>>>>

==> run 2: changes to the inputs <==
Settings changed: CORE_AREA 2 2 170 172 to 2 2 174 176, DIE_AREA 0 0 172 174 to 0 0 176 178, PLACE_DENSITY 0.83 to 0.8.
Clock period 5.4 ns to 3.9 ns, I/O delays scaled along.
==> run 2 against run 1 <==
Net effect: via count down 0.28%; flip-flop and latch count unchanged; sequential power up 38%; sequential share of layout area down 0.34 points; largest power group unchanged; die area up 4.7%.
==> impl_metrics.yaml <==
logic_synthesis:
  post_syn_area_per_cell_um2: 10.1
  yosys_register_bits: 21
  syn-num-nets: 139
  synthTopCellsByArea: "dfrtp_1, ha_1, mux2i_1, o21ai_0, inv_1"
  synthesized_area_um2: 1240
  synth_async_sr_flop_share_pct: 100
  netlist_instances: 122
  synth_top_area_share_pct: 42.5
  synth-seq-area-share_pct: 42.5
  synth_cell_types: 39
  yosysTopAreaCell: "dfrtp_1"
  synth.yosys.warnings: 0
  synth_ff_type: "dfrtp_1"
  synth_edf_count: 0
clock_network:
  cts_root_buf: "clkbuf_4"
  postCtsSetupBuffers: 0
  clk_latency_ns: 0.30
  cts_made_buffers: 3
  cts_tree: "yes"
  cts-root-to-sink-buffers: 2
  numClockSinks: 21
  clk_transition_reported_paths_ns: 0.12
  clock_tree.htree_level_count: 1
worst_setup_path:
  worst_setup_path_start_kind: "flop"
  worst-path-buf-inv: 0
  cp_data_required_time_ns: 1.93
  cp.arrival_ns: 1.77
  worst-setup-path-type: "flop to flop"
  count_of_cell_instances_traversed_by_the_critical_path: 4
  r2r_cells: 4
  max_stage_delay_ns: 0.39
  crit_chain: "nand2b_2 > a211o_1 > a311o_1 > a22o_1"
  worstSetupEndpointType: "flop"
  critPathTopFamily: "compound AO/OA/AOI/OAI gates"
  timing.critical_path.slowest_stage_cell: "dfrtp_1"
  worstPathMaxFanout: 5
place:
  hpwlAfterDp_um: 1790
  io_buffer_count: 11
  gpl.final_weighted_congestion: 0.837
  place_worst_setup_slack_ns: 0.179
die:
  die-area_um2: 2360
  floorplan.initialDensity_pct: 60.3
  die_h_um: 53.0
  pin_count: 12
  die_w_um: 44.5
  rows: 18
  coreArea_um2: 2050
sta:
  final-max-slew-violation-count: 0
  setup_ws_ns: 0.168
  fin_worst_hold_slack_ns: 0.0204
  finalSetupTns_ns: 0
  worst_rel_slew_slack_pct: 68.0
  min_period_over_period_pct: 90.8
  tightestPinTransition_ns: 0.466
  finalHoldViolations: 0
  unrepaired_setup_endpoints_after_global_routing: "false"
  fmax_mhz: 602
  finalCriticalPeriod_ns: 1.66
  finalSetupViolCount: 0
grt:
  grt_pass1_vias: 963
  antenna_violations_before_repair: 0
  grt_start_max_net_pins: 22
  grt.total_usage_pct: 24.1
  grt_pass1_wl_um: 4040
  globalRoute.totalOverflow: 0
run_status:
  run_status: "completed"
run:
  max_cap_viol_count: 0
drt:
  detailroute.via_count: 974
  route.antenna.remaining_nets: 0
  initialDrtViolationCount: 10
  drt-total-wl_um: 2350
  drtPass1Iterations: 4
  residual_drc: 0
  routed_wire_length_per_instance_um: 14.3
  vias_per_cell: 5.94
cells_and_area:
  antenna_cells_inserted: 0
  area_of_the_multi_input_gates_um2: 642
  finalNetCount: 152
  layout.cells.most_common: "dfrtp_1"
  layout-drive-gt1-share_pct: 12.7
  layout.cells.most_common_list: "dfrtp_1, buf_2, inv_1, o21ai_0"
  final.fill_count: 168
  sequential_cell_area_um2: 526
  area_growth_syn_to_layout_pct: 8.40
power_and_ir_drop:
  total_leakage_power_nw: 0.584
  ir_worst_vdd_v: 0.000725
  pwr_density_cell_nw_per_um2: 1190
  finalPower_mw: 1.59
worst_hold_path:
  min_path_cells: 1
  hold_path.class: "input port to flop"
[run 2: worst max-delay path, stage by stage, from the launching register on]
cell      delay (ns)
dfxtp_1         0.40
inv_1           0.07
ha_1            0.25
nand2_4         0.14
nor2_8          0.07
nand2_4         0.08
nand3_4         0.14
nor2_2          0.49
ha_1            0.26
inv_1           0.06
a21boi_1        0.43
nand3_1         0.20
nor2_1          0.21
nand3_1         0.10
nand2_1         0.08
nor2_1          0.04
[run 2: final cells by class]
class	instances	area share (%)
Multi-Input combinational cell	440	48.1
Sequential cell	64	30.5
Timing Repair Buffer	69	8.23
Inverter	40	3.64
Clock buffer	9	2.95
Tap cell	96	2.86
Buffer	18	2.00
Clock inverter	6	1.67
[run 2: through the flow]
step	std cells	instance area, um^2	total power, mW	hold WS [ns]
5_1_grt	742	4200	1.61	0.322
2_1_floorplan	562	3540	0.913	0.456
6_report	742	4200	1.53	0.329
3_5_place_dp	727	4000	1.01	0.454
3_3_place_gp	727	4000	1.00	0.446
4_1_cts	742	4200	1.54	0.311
### src/rtl/acq_sequencer.sv
module acq_sequencer #(
  parameter int NINS      = 8,
  parameter int DEPTH     = 32,
  parameter int ACQ_RESET = 9,
  parameter int THR_RESET = 16
) (
  input  logic        clk,
  input  logic        rst_n,
  input  logic        cfg_we,
  input  logic [3:0]  cfg_addr,
  input  logic [15:0] cfg_wdata,
  input  logic        run,
  output logic        conv_start,
  output logic [2:0]  conv_chan,
  output logic        conv_short,
  input  logic        conv_done,
  input  logic [12:0] conv_result,
  input  logic        rd_en,
  output logic [15:0] rd_data,
  output logic [5:0]  fill,
  output logic        overflow,
  output logic        irq,
  output logic        dmarq,
  output logic        busy
);
  localparam int PW = $clog2(NINS);
  localparam int AW = $clog2(DEPTH);
  localparam int CW = AW + 1;

  typedef enum logic [2:0] {S_IDLE, S_FETCH, S_DECODE, S_ACQ, S_ISSUE, S_WAIT} st_t;

  st_t                st;
  logic [6:0]         imem [NINS];
  logic [6:0]         ir;
  logic [PW-1:0]      pc;
  logic [15:0]        acq_len, tmr;
  logic signed [15:0] lo_lim, hi_lim;
  logic [CW-1:0]      thresh, cnt;
  logic [AW-1:0]      wp, rp;
  logic [15:0]        mem [DEPTH];
  logic               run_q;

  wire        done_ev = (st == S_WAIT) && conv_done;
  wire [12:0] res13   = ir[3] ? {{4{conv_result[8]}}, conv_result[8:0]} : conv_result;
  wire signed [15:0] res16 = {{3{res13[12]}}, res13};
  wire        outside = (res16 < lo_lim) || (res16 > hi_lim);
  wire        full    = (cnt == CW'(DEPTH));
  wire        push    = done_ev && !ir[4] && !full;
  wire        drop    = done_ev && !ir[4] && full;
  wire        pop     = rd_en && (cnt != '0);

  assign conv_start = (st == S_ISSUE);
  assign conv_chan  = ir[2:0];
  assign conv_short = ir[3];
  assign rd_data    = mem[rp];
  assign fill       = 6'(cnt);
  assign dmarq      = (cnt >= thresh);
  assign busy       = (st != S_IDLE);

  always_ff @(posedge clk) begin
    if (!rst_n) begin
      acq_len <= 16'(ACQ_RESET);
      lo_lim  <= '0;
      hi_lim  <= '0;
      thresh  <= CW'(THR_RESET);
    end else if (cfg_we) begin
      if (cfg_addr < 4'(NINS)) imem[cfg_addr[PW-1:0]] <= cfg_wdata[6:0];
      case (cfg_addr)
        4'd8:    acq_len <= cfg_wdata;
        4'd9:    lo_lim  <= cfg_wdata;
        4'd10:   hi_lim  <= cfg_wdata;
        4'd11:   thresh  <= cfg_wdata[CW-1:0];
        default: ;
      endcase
    end
  end

  always_ff @(posedge clk) begin
    if (!rst_n) begin
      st    <= S_IDLE;
      pc    <= '0;
      ir    <= '0;
      tmr   <= '0;
      run_q <= 1'b0;
    end else begin
      run_q <= run;
      case (st)
        S_IDLE:   if (run && !run_q) begin pc <= '0; st <= S_FETCH; end
        S_FETCH:  if (!run) st <= S_IDLE;
                  else begin ir <= imem[pc]; st <= S_DECODE; end
        S_DECODE: begin tmr <= (acq_len == 0) ? 16'd1 : acq_len; st <= S_ACQ; end
        S_ACQ:    if (tmr <= 16'd1) st <= S_ISSUE; else tmr <= tmr - 16'd1;
        S_ISSUE:  st <= S_WAIT;
        S_WAIT:   if (conv_done) begin
                    pc <= ir[6] ? '0 : pc + 1'b1;
                    st <= ir[5] ? S_IDLE : S_FETCH;
                  end
        default:  st <= S_IDLE;
      endcase
    end
  end

  always_ff @(posedge clk) begin
    if (push) mem[wp] <= {ir[2:0], res13};
    if (!rst_n) begin
      wp       <= '0;
      rp       <= '0;
      cnt      <= '0;
      overflow <= 1'b0;
      irq      <= 1'b0;
    end else begin
      if (push) wp <= wp + 1'b1;
      if (pop)  rp <= rp + 1'b1;
      cnt <= cnt + CW'(push) - CW'(pop);
      if (drop) overflow <= 1'b1;
      else if (cfg_we && cfg_addr == 4'd12) overflow <= 1'b0;
      if (done_ev && ir[4] && outside) irq <= 1'b1;
      else if (rd_en) irq <= 1'b0;
    end
  end

  assert_one_cycle_start_R3: assert property (@(posedge clk) disable iff (!rst_n)
    conv_start |=> !conv_start);
  assert_fill_bound_R10: assert property (@(posedge clk) disable iff (!rst_n)
    fill <= 6'(DEPTH));
  assert_drop_keeps_full_R10: assert property (@(posedge clk) disable iff (!rst_n)
    (drop && !rd_en) |=> (fill == 6'(DEPTH) && overflow));
  assert_irq_clear_R9: assert property (@(posedge clk) disable iff (!rst_n)
    (rd_en && st != S_WAIT) |=> !irq);
  assert_compare_no_store_R8: assert property (@(posedge clk) disable iff (!rst_n)
    (done_ev && ir[4] && !rd_en) |=> $stable(fill));
  assert_wrap_R6: assert property (@(posedge clk) disable iff (!rst_n)
    (done_ev && ir[6] && !ir[5]) |=> (pc == '0));
  assert_pause_R6: assert property (@(posedge clk) disable iff (!rst_n)
    (done_ev && ir[5]) |=> !busy);
endmodule

### config.mk
export PLATFORM = sky130hd
export DESIGN_NAME = acq_sequencer
export DESIGN_NICKNAME = d
export VERILOG_FILES = /design/src/rtl/acq_sequencer.sv
export SDC_FILE = /design/constraint.sdc
export NUM_CORES = 1
export LEC_CHECK = 0
export BUFFER_PORTS_ARGS = -buffer_cell sky130_fd_sc_hd__buf_2
export CORE_ASPECT_RATIO = 1.1
export CORE_UTILIZATION = 35
export CTS_CLUSTER_SIZE = 14
export DETAILED_ROUTE_END_ITERATION = 7
export GPL_TIMING_DRIVEN = 0
export PLACE_DENSITY_LB_ADDON = 0.1
export REMOVE_ABC_BUFFERS = 1
export SYNTH_ARGS = -nofsm -noshare
export SYNTH_HDL_FRONTEND = slang
export SYNTH_SLANG_ARGS = --single-unit
export TNS_END_PERCENT = 5
### constraint.sdc
create_clock -name clk -period 8.2 [get_ports clk]
set_input_delay 0.82 -clock clk [delete_from_list [all_inputs] [get_ports clk]]
set_output_delay 0.82 -clock clk [all_outputs]
set_load 0.02 [all_outputs]
Word-level counts from Yosys, hierarchy flattened
Memories as Yosys holds them, arrays and structs flattened. A register that Yosys moved wholly into a read port is not among the register bits.
Index checks and enable logic that the tools add are counted.

cells by class
  $add $sub $neg = 6
  magnitude comparators = 5
  equal/unequal tests = 15
  multiplexer cells = 26
  reduce and logical (&&, ||, !) cells = 30

operators with widths
  cell                                                              number
  2-to-1 mux 16 bit                                                 2
  one-hot mux 16 bit (2 select lines)                               1
  equality test 4 bit (second input constant)                       5
  2-to-1 mux 3 bit                                                  6
  one-hot mux 3 bit (6 select lines)                                1
  > comparator 13 x 16 -> 1 bit                                     1
  less-or-equal comparator 16 x 1 -> 1 bit (second input constant)  1
  zero test 16 bit                                                  1
  < comparator 13 x 16 -> 1 bit                                     1
  subtractor 16 x 1 -> 16 bit (second input constant)               1
  2-to-1 mux 13 bit                                                 1
  AND reduction 2 bit                                               6
  2-to-1 mux 1 bit                                                  11
  adder 5 x 1 -> 5 bit (second input constant)                      2
  2-to-1 mux 5 bit                                                  2
  logical AND 1 bit                                                 9
  inequality test 2 bit (second input constant)                     4
  nonzero test 2 bit                                                4
  adder 6 x 1 -> 6 bit                                              1
  equality test 3 x 2 -> 1 bit (second input constant)              2
  equality test 3 bit (second input constant)                       2
  equality test 6 bit (second input constant)                       1
  >= comparator 6 bit                                               1
  one-hot mux 3 bit (2 select lines)                                1
  11 further kinds                                                  15

storage, ports and cells
  bits in registers = 95
  memory bits (writable) = 568
  bits of input ports = 39
  output and inout bits = 31
  word-level logic and storage cells = 97
  memories = 2

memories
  memory  words  width  read ports  clocked after Yosys merged registers in  write ports  RTL line  RTL
  mem     32     16     1           1                                        1            40        logic [15:0] mem [DEPTH];
  imem    8      7      1           1                                        1            33        logic [6:0] imem [NINS];

Depth between registers and ports, before layout
  word-level depth = 6
  mapped depth = 14
  gate-level depth less buffers = 14

Worst setup path before layout
OpenSTA, ideal clock, no wires.

  path type = input to register
  start point = input conv_result[12]
  end point = register irq
  setup time = 0.116 ns
  arrival time = 3.998 ns
  required time = 8.084 ns
  slack = 4.086 ns
  cell stages on the path = 8
  path buffers = 0
  cell sequence = inv_1 o21ai_0 ha_1 nand4_1 a2111oi_0 nor4_1 mux2i_1 o211a_1

between the ends
  cells in the longest elaborated chain, start to end = 5
  elaborated cells between the ends (all ways) = 7
  those cells by class = 2 x order compare; 2 x mux; 3 x reduce/logical

ends and longest elaborated chain
  item                                                                            RTL line  RTL
  start: declaration                                                              17        input logic [12:0] conv_result,
  2-to-1 mux 13 bit *                                                             44        wire [12:0] res13 = ir[3] ? {{4{conv_result[8]}}, conv_result[8:0]} : conv_result;
  named net res13[12]                                                             44
  < comparator 13 x 16 -> 1 bit or > comparator 13 x 16 -> 1 bit (tied branches)  46        wire outside = (res16 < lo_lim) || (res16 > hi_lim);
  logical OR 1 bit *                                                              46
  logical AND 1 bit *                                                             117       if (done_ev && ir[4] && outside) irq <= 1'b1;
  2-to-1 mux 1 bit or nonzero test 2 bit (tied branches)                          n/a
  end signal: assignment                                                          110       irq <= 1'b0;
  end signal: assignment                                                          117
  end signal: assignment                                                          118       else if (rd_en) irq <= 1'b0;
  end: declaration                                                                22        output logic irq,

The timed path passes the listed nets; every way through them passes the cells marked *.
A chain may end at the register's enable or synchronous reset.

==> results.rst <==
.. list-table::
   :header-rows: 1

   * - Metric
     - Value
   * - Status
     - completed
   * - Effective utilization at floorplan
     - 0.356
   * - Number of hold-repair buffers added at the cts stage
     - 0
   * - H-tree levels
     - 3
   * - Worst reg2reg startpoint
     - fill[2]$_SDFF_PN0_
   * - First-pass detailed-route iteration total
     - 5
   * - Shortest period the worst path allows
     - 4.38 ns
   * - Sum Neg Setup Slack
     - 0 ns
   * - Post-synth EDFFs
     - 568
   * - Biggest fanout along the worst timing path
     - 38
   * - Overall via count from detail_route
     - 13955
   * - Filler Cell Count
     - 6905
   * - Area taken by flip-flops and latches
     - 19200 um2
   * - Worst setup path category
     - reg2out
   * - Cells resized by post-CTS repair
     - 0
   * - Total half-perimeter wirelength after legalization and detailed placement
     - 42900 um
   * - Core Region
     - 76400 um2
   * - Portion of the clock cycle consumed by the worst path in the final layout
     - 0.534
   * - Worst-Skew Late Latency
     - 0.61 ns
   * - Total Routing Usage GR
     - 0.171
   * - Final setup violation count
     - 0
   * - CP Launch Type
     - register
   * - Min-delay worst type
     - reg2reg
   * - Num ports
     - 70
   * - Final cell count without fillers
     - 2760
   * - Antenna-violating nets left
     - 0
   * - Number of global-route vias before repair
     - 14796
   * - Number of DRC markers after the initial detailed-route iteration
     - 880
   * - Syn Std Cell Area
     - 27200 um2
   * - Slew Viols, Final
     - 0
   * - Cell Rows
     - 106
   * - First-pass GRT wire length
     - 97100 um
   * - Multi-input gate area
     - 7570 um2
   * - Root Buffer
     - sky130_fd_sc_hd__clkbuf_16
   * - Antenna violations before repair
     - 1
   * - Required @ worst endpoint
     - 7.38 ns
   * - Synth-to-Final Area Change
     - 17.0%
   * - Primary flip-flop cell chosen by synthesis mapping
     - sky130_fd_sc_hd__edfxtp_1
   * - Clock sink total
     - 675
   * - Worst-path cell with the longest stage delay
     - sky130_fd_sc_hd__dfxtp_4
   * - Library cells used by synthesis
     - 60
   * - Final global-route overflow total
     - 0
   * - Number of vias per cell after detailed routing
     - 5.06
   * - Pre-CTS setup slack
     - 4.31 ns
   * - Max Fclk
     - 228 MHz
   * - Tightest slew margin relative to the limit
     - 0.138
   * - Yosys warning total
     - 0
   * - Hold Crit Start
     - lo_lim[4]$_SDFFE_PN0P_
   * - Post-CTS clock slew at the launch and capture registers of the worst setup and hold paths
     - 0.06 ns
   * - Number of nets in the layout
     - 1771
   * - Fraction of the core area covered by cells at the end of the flow
     - 0.417
   * - CTS tree
     - yes
   * - Crit path largest cell delay
     - 0.69 ns
   * - Register area share after synthesis
     - 0.706
   * - Port-buffer cells
     - 69
   * - Unrepaired setup endpoints after global routing
     - no
   * - Horizontal extent of the die
     - 268 um
   * - Number of max-cap violations
     - 0
   * - Post-detailed-route DRC marker count
     - 0
   * - Skew final
     - 0.0264 ns
   * - Cell total after placement
     - 2628
   * - Post-detailed-routing wire length
     - 65900 um
   * - Slew at the pin closest to its max-slew limit
     - 1.29 ns
   * - Signal arrival time at the worst endpoint
     - 3.56 ns
   * - Largest delay share family, worst path
     - multiplexers
   * - CP endpoint kind
     - primary output
   * - Number of instances in the synthesized netlist
     - 1572
   * - Post-CTS Repair Setup Buffers
     - 0
   * - Post-detailed-route wirelength per cell
     - 23.9 um
   * - Max Root-Sink Buffers
     - 3
   * - Number of endpoints with negative hold slack in the final report
     - 0
   * - Smallest setup slack after layout
     - 3.82 ns
   * - Post-synthesis async set-or-reset flop share
     - 0
   * - Number of CTS-inserted buffers
     - 73
   * - Die height
     - 294 um
   * - Power density of the placed cells
     - 259 nW/um2
   * - Critical-path cell list
     - buf_16 -> buf_16 -> mux4_2 -> mux4_2 -> mux2_2 -> buf_2
   * - IR Drop Worst-Case VDD
     - 0.150 mV
   * - Buffer and inverter count on the worst path
     - 3
   * - Placement-stage cell area
     - 29600 um2
   * - Synthesis-stage register bit count
     - 675
   * - Weighted congestion reported at the end of routability-driven placement
     - 0.738
   * - Maximum number of pins on one net before global-route repair
     - 75
   * - Synthesized area per cell
     - 17.3 um2
   * - Share of final-layout standard cells stronger than drive strength 1
     - 0.261
   * - Leakage Power
     - 10.1 nW
   * - Post-route cell area
     - 31800 um2
   * - Die area
     - 78800 um2
[metal layers]
layer	vias to the layer above	wire (um)	track usage
met2	244	34300	0.305
met1	7243	27800	0.212
li1	6388	-	-
met4	0	1590	0.0578
met3	80	2130	0.0238
met5	-	0	0
[cell families (layout without fill, tap and decap cells)]
logic type	after synthesis	in the layout	synth area share
DFF	675	675	0.706
xor gates and xnor gates	12	12	0.00386
muxes	205	205	0.156
AOI/OAI and AO/OA	165	165	0.0360
buffers and inverters	142	303	0.0209
other	0	1	0
and+or+nand+nor	318	318	0.0514
adders and majority gates	55	55	0.0256
[Yosys cell counts (15+ instances only)]
cell | instances | share of area
sky130_fd_sc_hd__o21ai_0 | 18 | 0.0033
sky130_fd_sc_hd__buf_2 | 16 | 0.0029
sky130_fd_sc_hd__nand2_1 | 143 | 0.020
sky130_fd_sc_hd__nor2_1 | 97 | 0.013
sky130_fd_sc_hd__mux2_2 | 16 | 0.0066
sky130_fd_sc_hd__mux4_2 | 174 | 0.14
sky130_fd_sc_hd__clkbuf_1 | 61 | 0.0084
sky130_fd_sc_hd__inv_1 | 59 | 0.0081
sky130_fd_sc_hd__edfxtp_1 | 568 | 0.63
sky130_fd_sc_hd__ha_1 | 54 | 0.025
sky130_fd_sc_hd__a21oi_1 | 85 | 0.016
sky130_fd_sc_hd__mux2i_1 | 15 | 0.0055
sky130_fd_sc_hd__dfxtp_1 | 107 | 0.079
[state kept, by name (all words and copies together), names as in the netlist, named ones only]
| name | flops |
|---|---|
| imem | 56 |
| overflow | 1 |
| mem | 512 |
| tmr | 16 |
| lo_lim | 16 |
| pc | 3 |
| run_q | 1 |
| wp | 5 |
| ir | 7 |
| hi_lim | 16 |
| rp | 5 |
| fill | 6 |
| acq_len | 16 |
| irq | 1 |
| st | 3 |
| thresh | 6 |
[cell type report]
cell class,instances,area share
timing repair buffer,113,0.0405
inverter,59,0.00704
clock inverter,32,0.00822
clock buffer,99,0.0624
antenna,1,0.0000786
multi-input combinational,755,0.238
tap,1026,0.0403
sequential,675,0.604
[where the power goes]
group / leakage (nW) / switching, mW / internal, mW / total [mW]
registers: 6.07 / 0.101 / 3.76 / 3.86
logic: 2.90 / 0.603 / 0.627 / 1.23
clock network: 1.10 / 1.31 / 1.82 / 3.14
[worst reg2reg max path: stages, from the launching register on]
cell	delay [ns]
sky130_fd_sc_hd__dfxtp_1	0.41
sky130_fd_sc_hd__inv_1	0.09
sky130_fd_sc_hd__ha_1	0.21
sky130_fd_sc_hd__and3_1	0.22
sky130_fd_sc_hd__nor3_2	0.62
sky130_fd_sc_hd__inv_1	0.19
sky130_fd_sc_hd__ha_1	0.33
sky130_fd_sc_hd__inv_1	0.04
sky130_fd_sc_hd__ha_1	0.21
sky130_fd_sc_hd__fa_1	0.43
sky130_fd_sc_hd__a21oi_1	0.16
sky130_fd_sc_hd__nor2_1	0.05
sky130_fd_sc_hd__nor2_1	0.13
sky130_fd_sc_hd__xor2_1	0.16
sky130_fd_sc_hd__nor2_1	0.05
[path summary, 6_finish.rpt]
path	endpoint	slack, ns	cells after the start
worst max-delay path	rd_data[3]	3.82	6
worst min-delay path	lo_lim[4]$_SDFFE_PN0P_	0.45	2
worst max register to register	fill[4]$_SDFF_PN0_	4.78	14
worst min register to register	lo_lim[4]$_SDFFE_PN0P_	0.45	2
[cell usage in the layout (no fill, tap or decap), drive strengths merged, types with 3 or more instances in the layout]
| cell type | instances |
|---|---|
| nand2 | 143 |
| o32ai | 3 |
| a211oi | 10 |
| nor2 | 97 |
| or4 | 4 |
| o41ai | 3 |
| nor2b | 3 |
| xnor2 | 5 |
| or3 | 5 |
| inv | 61 |
| clkinv | 26 |
| xor2 | 7 |
| nand3 | 12 |
| o21ai | 27 |
| bufinv | 4 |
| nand2b | 5 |
| o31ai | 5 |
| mux4 | 174 |
| ha | 54 |
| a31oi | 3 |
| edfxtp | 568 |
| nor3 | 14 |
| a21o | 9 |
| o211ai | 5 |
| dfxtp | 107 |
| and2 | 3 |
| nor4 | 7 |
| nand3b | 4 |
| mux2 | 16 |
| nand4 | 9 |
| mux2i | 15 |
| clkbuf | 99 |
| buf | 113 |
| a21oi | 86 |
[metrics by stage]
stage	power (mW)	hold slack (ns)
2_1_floorplan	4.89	0.436
3_3_place_gp	5.39	0.445
3_5_place_dp	5.20	0.447
4_1_cts	8.36	0.433
5_1_grt	8.54	0.454
6_report	8.23	0.453
Note: power is estimated with default switching activity, not from simulation.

<<<<

*WHAT YOU WILL DO*: Reproduce exactly, please, only the lines from the start of the data above to the line that contains "cp.arrival_ns: 1.77", with both ends kept.

*WRITTEN SOLUTION*:
==> run 2: changes to the inputs <==
Settings changed: CORE_AREA 2 2 170 172 to 2 2 174 176, DIE_AREA 0 0 172 174 to 0 0 176 178, PLACE_DENSITY 0.83 to 0.8.
Clock period 5.4 ns to 3.9 ns, I/O delays scaled along.
==> run 2 against run 1 <==
Net effect: via count down 0.28%; flip-flop and latch count unchanged; sequential power up 38%; sequential share of layout area down 0.34 points; largest power group unchanged; die area up 4.7%.
==> impl_metrics.yaml <==
logic_synthesis:
  post_syn_area_per_cell_um2: 10.1
  yosys_register_bits: 21
  syn-num-nets: 139
  synthTopCellsByArea: "dfrtp_1, ha_1, mux2i_1, o21ai_0, inv_1"
  synthesized_area_um2: 1240
  synth_async_sr_flop_share_pct: 100
  netlist_instances: 122
  synth_top_area_share_pct: 42.5
  synth-seq-area-share_pct: 42.5
  synth_cell_types: 39
  yosysTopAreaCell: "dfrtp_1"
  synth.yosys.warnings: 0
  synth_ff_type: "dfrtp_1"
  synth_edf_count: 0
clock_network:
  cts_root_buf: "clkbuf_4"
  postCtsSetupBuffers: 0
  clk_latency_ns: 0.30
  cts_made_buffers: 3
  cts_tree: "yes"
  cts-root-to-sink-buffers: 2
  numClockSinks: 21
  clk_transition_reported_paths_ns: 0.12
  clock_tree.htree_level_count: 1
worst_setup_path:
  worst_setup_path_start_kind: "flop"
  worst-path-buf-inv: 0
  cp_data_required_time_ns: 1.93
  cp.arrival_ns: 1.77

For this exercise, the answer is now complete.